> [Aim of the task] Take every line in the entries that includes the word "pnet" and copy it.

> [Source material]
------------------------------------

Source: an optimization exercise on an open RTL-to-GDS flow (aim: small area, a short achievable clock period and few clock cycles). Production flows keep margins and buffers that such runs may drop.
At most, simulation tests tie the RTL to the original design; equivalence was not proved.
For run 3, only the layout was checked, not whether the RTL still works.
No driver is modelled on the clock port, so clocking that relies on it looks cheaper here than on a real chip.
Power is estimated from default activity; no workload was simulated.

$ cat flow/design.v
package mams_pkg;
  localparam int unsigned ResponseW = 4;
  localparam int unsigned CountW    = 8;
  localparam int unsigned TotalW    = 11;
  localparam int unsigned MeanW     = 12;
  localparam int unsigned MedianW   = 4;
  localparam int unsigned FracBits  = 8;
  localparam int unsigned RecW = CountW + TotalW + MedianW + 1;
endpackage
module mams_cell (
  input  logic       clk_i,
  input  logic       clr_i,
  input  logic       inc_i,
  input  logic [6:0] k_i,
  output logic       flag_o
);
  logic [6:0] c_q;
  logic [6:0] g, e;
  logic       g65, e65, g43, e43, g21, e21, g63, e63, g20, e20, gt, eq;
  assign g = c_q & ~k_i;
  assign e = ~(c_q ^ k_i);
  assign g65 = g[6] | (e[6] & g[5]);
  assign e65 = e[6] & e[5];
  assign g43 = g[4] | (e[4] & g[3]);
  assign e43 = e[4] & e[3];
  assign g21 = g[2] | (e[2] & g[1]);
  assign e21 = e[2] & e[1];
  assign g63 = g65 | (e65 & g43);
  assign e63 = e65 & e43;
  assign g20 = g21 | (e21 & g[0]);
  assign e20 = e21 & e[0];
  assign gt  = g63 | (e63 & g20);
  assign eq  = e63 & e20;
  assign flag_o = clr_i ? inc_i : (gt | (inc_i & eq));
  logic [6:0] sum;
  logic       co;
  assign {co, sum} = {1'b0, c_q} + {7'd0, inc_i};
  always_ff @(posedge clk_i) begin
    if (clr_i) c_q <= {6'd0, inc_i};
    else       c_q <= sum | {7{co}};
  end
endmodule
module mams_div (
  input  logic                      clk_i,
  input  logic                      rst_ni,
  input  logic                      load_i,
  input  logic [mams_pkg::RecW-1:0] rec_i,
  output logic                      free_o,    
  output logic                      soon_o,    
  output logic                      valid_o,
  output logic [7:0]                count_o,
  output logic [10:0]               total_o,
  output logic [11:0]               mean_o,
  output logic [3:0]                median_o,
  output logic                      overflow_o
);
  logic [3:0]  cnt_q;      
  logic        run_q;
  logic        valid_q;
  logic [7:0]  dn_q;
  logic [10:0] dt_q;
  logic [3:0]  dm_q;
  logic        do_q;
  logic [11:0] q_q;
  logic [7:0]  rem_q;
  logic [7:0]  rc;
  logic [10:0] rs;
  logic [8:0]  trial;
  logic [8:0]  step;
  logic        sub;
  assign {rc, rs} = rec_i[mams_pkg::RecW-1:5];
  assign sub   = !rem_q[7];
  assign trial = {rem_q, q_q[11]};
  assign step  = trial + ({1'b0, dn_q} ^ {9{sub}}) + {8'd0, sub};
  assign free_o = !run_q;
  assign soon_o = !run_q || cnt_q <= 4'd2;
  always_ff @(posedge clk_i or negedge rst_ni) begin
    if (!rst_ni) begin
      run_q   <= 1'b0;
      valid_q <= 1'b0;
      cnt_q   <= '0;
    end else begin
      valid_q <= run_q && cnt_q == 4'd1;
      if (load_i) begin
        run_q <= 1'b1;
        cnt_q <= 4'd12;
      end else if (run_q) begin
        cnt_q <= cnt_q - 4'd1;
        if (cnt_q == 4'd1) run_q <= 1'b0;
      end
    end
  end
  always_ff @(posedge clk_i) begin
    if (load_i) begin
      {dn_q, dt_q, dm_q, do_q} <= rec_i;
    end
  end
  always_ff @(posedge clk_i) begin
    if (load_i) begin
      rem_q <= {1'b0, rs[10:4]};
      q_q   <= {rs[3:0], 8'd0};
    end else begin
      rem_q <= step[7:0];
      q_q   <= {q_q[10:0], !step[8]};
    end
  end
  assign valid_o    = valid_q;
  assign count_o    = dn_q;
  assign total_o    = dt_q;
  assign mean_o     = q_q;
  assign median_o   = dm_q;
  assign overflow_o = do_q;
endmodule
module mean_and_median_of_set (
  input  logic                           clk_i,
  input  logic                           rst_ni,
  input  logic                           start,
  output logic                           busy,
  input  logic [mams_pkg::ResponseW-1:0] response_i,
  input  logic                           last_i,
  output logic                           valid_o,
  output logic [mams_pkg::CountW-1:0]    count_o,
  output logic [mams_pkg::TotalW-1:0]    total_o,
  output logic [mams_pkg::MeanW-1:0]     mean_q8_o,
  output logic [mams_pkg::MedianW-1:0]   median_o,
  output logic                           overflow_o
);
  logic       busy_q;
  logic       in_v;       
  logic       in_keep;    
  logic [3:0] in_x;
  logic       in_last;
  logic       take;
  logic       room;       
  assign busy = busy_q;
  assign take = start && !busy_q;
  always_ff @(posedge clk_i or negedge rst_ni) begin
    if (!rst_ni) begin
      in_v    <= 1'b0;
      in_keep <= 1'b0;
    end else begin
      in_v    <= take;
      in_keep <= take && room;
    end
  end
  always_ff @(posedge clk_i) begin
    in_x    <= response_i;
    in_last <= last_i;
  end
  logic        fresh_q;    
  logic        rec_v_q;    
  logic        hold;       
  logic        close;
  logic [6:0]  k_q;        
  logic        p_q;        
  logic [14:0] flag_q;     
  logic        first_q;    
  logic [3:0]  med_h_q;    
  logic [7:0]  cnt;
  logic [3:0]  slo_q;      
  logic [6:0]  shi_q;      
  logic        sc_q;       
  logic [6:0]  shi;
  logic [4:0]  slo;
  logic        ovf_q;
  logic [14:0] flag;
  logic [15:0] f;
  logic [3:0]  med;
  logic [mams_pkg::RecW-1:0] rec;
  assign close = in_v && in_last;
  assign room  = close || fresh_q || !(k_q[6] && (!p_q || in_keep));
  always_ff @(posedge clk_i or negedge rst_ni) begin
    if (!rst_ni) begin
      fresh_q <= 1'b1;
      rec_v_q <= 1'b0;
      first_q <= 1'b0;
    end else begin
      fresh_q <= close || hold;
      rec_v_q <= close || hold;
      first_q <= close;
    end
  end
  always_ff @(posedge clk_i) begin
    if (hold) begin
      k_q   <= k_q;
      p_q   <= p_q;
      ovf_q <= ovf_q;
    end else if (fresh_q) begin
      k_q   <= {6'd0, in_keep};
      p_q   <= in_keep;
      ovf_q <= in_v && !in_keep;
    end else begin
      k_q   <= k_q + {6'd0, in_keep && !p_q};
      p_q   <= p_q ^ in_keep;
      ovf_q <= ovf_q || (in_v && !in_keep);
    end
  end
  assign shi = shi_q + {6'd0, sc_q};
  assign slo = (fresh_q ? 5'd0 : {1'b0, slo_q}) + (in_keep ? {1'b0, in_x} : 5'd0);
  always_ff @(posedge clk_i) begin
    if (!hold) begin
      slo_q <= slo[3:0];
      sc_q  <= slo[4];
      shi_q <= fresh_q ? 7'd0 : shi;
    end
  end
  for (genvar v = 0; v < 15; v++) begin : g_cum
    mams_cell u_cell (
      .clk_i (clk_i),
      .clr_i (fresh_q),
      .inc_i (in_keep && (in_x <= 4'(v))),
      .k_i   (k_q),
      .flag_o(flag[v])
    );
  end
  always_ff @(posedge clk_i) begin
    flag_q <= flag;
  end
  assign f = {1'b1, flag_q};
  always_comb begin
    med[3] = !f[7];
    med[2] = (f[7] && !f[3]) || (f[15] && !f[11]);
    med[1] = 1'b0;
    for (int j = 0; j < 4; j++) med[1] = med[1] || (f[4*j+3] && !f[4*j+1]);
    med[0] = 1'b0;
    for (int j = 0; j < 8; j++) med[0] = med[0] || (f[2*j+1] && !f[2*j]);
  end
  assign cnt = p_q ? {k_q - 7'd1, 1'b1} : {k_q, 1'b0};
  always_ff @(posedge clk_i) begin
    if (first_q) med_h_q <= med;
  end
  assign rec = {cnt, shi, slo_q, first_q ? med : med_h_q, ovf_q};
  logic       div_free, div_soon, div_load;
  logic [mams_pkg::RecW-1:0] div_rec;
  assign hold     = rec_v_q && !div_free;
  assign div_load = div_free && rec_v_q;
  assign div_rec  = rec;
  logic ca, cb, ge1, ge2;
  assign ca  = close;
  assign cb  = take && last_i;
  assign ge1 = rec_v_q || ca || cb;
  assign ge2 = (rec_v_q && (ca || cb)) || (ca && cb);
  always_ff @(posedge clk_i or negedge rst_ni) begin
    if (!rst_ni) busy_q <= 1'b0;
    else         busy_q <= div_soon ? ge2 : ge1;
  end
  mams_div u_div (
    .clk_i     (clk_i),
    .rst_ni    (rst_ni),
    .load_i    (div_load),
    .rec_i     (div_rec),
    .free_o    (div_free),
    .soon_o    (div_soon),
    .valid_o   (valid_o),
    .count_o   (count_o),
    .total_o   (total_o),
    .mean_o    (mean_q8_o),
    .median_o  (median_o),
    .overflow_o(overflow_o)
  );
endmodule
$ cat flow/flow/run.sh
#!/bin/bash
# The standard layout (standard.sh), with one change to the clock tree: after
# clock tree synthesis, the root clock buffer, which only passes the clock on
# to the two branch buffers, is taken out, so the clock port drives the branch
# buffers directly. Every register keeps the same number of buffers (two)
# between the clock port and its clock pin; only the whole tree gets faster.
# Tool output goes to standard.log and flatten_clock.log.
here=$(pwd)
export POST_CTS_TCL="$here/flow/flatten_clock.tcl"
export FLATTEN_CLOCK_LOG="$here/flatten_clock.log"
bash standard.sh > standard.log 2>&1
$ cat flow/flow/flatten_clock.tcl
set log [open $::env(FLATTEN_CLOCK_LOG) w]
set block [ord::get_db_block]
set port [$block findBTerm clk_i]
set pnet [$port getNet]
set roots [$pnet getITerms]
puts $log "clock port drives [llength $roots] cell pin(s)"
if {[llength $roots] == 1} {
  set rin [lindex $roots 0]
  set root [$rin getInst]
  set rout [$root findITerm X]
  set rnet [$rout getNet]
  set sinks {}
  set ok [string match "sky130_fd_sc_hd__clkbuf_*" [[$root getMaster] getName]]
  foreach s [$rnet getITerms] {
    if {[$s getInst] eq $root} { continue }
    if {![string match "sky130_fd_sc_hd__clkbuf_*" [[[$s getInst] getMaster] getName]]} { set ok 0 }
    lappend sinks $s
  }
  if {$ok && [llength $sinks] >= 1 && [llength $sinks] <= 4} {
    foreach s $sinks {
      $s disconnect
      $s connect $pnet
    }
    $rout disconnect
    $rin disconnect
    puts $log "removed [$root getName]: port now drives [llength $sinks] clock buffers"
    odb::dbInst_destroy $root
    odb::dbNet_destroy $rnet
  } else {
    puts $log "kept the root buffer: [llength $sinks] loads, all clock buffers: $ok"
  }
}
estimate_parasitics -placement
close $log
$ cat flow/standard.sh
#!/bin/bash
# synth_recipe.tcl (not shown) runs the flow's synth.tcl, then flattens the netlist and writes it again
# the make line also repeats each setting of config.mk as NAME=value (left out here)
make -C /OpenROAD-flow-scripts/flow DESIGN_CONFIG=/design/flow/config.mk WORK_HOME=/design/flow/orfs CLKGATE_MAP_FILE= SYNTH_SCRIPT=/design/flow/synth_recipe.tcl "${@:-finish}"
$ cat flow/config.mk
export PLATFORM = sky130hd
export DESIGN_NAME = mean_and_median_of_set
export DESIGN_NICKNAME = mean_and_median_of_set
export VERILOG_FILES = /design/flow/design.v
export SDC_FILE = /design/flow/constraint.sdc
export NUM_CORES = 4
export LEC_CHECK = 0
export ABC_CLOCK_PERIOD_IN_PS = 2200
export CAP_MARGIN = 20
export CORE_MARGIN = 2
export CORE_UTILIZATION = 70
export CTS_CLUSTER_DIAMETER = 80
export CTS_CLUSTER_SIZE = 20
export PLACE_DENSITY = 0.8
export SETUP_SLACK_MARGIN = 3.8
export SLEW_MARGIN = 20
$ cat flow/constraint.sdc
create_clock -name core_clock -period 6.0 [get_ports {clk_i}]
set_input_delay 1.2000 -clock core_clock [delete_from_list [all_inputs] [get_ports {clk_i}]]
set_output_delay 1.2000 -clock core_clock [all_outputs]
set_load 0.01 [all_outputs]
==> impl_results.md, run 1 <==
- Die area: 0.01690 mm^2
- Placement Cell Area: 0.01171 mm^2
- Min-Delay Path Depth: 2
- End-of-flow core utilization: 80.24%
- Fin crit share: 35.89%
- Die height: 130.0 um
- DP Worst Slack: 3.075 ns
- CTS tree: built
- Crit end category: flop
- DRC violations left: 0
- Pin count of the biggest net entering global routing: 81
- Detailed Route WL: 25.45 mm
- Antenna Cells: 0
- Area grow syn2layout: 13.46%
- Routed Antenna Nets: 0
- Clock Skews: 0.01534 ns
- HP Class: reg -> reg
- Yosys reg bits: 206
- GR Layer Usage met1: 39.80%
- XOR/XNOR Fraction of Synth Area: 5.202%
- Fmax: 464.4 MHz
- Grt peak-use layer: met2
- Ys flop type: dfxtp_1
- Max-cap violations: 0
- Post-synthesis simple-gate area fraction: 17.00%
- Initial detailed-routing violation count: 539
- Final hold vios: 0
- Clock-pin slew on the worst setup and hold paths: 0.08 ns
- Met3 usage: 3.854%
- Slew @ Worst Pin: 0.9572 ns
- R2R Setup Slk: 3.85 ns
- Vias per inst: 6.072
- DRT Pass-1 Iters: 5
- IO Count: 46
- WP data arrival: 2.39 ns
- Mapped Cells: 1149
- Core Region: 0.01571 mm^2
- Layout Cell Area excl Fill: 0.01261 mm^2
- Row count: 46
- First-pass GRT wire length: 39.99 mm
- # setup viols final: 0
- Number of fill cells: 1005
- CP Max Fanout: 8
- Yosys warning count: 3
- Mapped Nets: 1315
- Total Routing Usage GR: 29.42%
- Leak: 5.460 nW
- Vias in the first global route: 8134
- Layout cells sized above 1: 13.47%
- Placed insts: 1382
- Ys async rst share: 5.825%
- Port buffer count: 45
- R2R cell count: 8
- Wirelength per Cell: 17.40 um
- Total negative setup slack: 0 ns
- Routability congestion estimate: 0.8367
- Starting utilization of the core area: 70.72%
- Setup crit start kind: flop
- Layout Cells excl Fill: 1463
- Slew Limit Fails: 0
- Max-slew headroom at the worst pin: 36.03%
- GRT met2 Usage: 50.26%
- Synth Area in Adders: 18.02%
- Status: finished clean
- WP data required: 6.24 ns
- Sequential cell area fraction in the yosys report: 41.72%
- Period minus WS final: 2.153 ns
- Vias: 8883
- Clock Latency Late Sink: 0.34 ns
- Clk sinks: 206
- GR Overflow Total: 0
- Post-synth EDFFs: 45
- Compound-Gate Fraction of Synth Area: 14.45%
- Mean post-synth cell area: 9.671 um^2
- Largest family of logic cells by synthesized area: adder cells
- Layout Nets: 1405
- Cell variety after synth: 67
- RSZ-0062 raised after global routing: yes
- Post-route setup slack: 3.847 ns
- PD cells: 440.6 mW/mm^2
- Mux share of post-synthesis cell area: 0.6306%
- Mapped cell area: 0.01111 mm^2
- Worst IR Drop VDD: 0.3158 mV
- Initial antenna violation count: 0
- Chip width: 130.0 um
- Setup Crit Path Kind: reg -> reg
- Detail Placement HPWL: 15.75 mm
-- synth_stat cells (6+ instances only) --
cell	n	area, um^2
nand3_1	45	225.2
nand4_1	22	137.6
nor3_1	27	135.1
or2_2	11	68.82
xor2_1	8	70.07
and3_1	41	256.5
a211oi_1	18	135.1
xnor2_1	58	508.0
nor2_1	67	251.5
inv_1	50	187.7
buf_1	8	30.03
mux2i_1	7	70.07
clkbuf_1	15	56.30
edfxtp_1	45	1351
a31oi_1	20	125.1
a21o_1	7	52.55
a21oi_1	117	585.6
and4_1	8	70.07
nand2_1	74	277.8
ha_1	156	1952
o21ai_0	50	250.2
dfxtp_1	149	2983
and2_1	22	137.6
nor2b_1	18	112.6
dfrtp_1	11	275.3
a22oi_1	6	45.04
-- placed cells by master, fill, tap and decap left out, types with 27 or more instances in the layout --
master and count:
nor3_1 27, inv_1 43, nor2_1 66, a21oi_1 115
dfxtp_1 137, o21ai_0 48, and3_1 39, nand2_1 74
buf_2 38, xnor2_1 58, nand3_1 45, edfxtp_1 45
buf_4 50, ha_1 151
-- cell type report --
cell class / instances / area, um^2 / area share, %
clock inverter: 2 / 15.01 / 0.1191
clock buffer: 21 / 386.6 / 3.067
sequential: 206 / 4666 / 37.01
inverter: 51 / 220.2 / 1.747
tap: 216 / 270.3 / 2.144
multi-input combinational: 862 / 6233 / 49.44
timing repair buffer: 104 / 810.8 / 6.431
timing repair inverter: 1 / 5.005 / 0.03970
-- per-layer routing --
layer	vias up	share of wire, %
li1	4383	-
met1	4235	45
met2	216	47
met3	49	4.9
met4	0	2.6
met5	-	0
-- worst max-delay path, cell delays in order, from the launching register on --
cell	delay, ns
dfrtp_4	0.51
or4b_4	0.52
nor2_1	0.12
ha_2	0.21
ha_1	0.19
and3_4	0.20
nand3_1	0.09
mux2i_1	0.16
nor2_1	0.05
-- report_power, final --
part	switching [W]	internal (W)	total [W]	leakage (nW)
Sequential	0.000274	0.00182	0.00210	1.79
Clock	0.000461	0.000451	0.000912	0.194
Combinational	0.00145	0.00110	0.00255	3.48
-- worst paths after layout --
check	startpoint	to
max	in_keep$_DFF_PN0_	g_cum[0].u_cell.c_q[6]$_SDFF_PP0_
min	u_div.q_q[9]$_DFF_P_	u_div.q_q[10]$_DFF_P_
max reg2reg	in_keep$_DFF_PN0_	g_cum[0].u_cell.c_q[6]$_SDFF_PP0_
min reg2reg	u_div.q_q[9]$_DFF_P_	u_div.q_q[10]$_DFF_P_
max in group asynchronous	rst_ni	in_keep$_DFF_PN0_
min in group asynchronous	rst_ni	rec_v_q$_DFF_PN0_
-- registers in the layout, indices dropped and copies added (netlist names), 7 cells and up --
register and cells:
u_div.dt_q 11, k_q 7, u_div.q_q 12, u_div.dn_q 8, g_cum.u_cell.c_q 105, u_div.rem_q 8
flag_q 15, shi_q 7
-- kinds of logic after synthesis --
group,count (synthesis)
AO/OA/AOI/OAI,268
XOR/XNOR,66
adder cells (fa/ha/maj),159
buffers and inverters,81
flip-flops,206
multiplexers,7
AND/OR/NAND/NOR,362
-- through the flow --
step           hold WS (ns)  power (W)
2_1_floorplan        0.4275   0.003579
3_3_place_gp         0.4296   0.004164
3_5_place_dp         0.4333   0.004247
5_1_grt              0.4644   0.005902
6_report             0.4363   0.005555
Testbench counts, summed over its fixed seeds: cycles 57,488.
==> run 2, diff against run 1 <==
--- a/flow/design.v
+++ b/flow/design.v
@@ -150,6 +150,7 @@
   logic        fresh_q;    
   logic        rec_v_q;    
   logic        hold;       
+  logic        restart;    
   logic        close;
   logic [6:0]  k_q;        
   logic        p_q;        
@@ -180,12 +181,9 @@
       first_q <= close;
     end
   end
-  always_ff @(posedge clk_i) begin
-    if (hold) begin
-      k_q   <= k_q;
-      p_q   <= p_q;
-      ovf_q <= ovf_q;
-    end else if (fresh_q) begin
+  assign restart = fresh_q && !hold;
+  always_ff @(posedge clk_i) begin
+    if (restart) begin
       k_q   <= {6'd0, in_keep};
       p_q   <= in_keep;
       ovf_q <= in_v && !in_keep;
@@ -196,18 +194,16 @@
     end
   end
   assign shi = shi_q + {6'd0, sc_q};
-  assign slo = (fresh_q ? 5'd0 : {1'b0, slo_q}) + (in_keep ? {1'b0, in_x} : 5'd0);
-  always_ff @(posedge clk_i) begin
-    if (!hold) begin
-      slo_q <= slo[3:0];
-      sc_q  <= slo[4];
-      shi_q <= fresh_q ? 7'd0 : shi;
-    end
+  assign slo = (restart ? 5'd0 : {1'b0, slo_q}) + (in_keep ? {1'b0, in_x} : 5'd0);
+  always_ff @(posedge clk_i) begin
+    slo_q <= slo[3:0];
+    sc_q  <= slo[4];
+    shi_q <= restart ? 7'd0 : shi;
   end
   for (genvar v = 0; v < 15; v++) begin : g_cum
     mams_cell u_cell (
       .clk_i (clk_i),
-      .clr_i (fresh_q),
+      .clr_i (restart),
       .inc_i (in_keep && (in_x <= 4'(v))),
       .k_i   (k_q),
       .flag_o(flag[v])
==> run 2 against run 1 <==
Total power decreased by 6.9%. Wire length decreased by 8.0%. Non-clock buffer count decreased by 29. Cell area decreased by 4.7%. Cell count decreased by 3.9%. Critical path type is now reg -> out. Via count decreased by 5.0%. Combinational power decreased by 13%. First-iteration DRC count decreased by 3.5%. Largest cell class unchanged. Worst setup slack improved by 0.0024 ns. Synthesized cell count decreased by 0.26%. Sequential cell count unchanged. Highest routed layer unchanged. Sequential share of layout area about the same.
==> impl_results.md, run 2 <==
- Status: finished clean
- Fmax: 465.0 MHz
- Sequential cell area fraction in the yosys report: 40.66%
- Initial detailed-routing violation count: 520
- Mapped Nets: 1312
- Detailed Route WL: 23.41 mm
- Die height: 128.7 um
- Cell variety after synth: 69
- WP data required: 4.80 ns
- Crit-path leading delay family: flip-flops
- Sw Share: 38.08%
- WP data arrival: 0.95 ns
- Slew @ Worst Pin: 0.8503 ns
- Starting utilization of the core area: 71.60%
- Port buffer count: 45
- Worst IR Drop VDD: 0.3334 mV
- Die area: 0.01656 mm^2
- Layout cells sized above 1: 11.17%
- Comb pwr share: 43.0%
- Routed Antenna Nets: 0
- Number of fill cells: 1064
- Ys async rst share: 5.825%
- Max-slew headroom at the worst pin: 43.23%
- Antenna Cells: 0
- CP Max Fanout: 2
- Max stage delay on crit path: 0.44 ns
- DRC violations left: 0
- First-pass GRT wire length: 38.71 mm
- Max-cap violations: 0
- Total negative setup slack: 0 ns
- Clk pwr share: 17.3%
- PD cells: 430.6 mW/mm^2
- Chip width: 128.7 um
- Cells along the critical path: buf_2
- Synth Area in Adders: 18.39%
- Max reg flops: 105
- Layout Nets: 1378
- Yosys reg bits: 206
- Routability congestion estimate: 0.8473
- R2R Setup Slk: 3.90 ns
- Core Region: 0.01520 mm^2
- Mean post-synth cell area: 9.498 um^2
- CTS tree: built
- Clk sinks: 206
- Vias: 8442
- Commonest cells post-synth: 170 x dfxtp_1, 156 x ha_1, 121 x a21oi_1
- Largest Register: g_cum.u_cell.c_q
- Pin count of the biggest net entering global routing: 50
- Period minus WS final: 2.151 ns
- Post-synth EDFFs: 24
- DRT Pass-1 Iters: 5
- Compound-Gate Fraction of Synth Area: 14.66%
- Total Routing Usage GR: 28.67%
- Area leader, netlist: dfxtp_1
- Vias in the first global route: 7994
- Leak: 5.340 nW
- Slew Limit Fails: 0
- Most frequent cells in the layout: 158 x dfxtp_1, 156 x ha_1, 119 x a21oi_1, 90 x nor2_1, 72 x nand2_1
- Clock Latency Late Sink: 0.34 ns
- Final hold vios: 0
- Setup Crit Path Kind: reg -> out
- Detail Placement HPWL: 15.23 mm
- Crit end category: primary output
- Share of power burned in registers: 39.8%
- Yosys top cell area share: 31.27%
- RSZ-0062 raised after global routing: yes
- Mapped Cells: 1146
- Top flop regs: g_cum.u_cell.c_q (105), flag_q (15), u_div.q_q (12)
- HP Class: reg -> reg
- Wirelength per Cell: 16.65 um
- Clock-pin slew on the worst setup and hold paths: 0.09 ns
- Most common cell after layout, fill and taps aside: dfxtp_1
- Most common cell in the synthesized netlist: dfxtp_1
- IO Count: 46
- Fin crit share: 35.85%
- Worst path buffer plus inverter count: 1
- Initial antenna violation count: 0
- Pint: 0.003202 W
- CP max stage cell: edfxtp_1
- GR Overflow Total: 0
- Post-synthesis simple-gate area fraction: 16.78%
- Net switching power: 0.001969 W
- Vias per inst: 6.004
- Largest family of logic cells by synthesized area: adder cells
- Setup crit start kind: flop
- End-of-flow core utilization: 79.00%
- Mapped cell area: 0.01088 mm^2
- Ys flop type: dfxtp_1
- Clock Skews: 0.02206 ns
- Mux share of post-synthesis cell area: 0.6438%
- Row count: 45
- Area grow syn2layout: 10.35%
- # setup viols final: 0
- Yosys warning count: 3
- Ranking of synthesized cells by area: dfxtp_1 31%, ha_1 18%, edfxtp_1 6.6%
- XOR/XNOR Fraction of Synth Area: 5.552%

------------------------------------

> [Answer space]
set pnet [$port getNet]
set roots [$pnet getITerms]
      $s connect $pnet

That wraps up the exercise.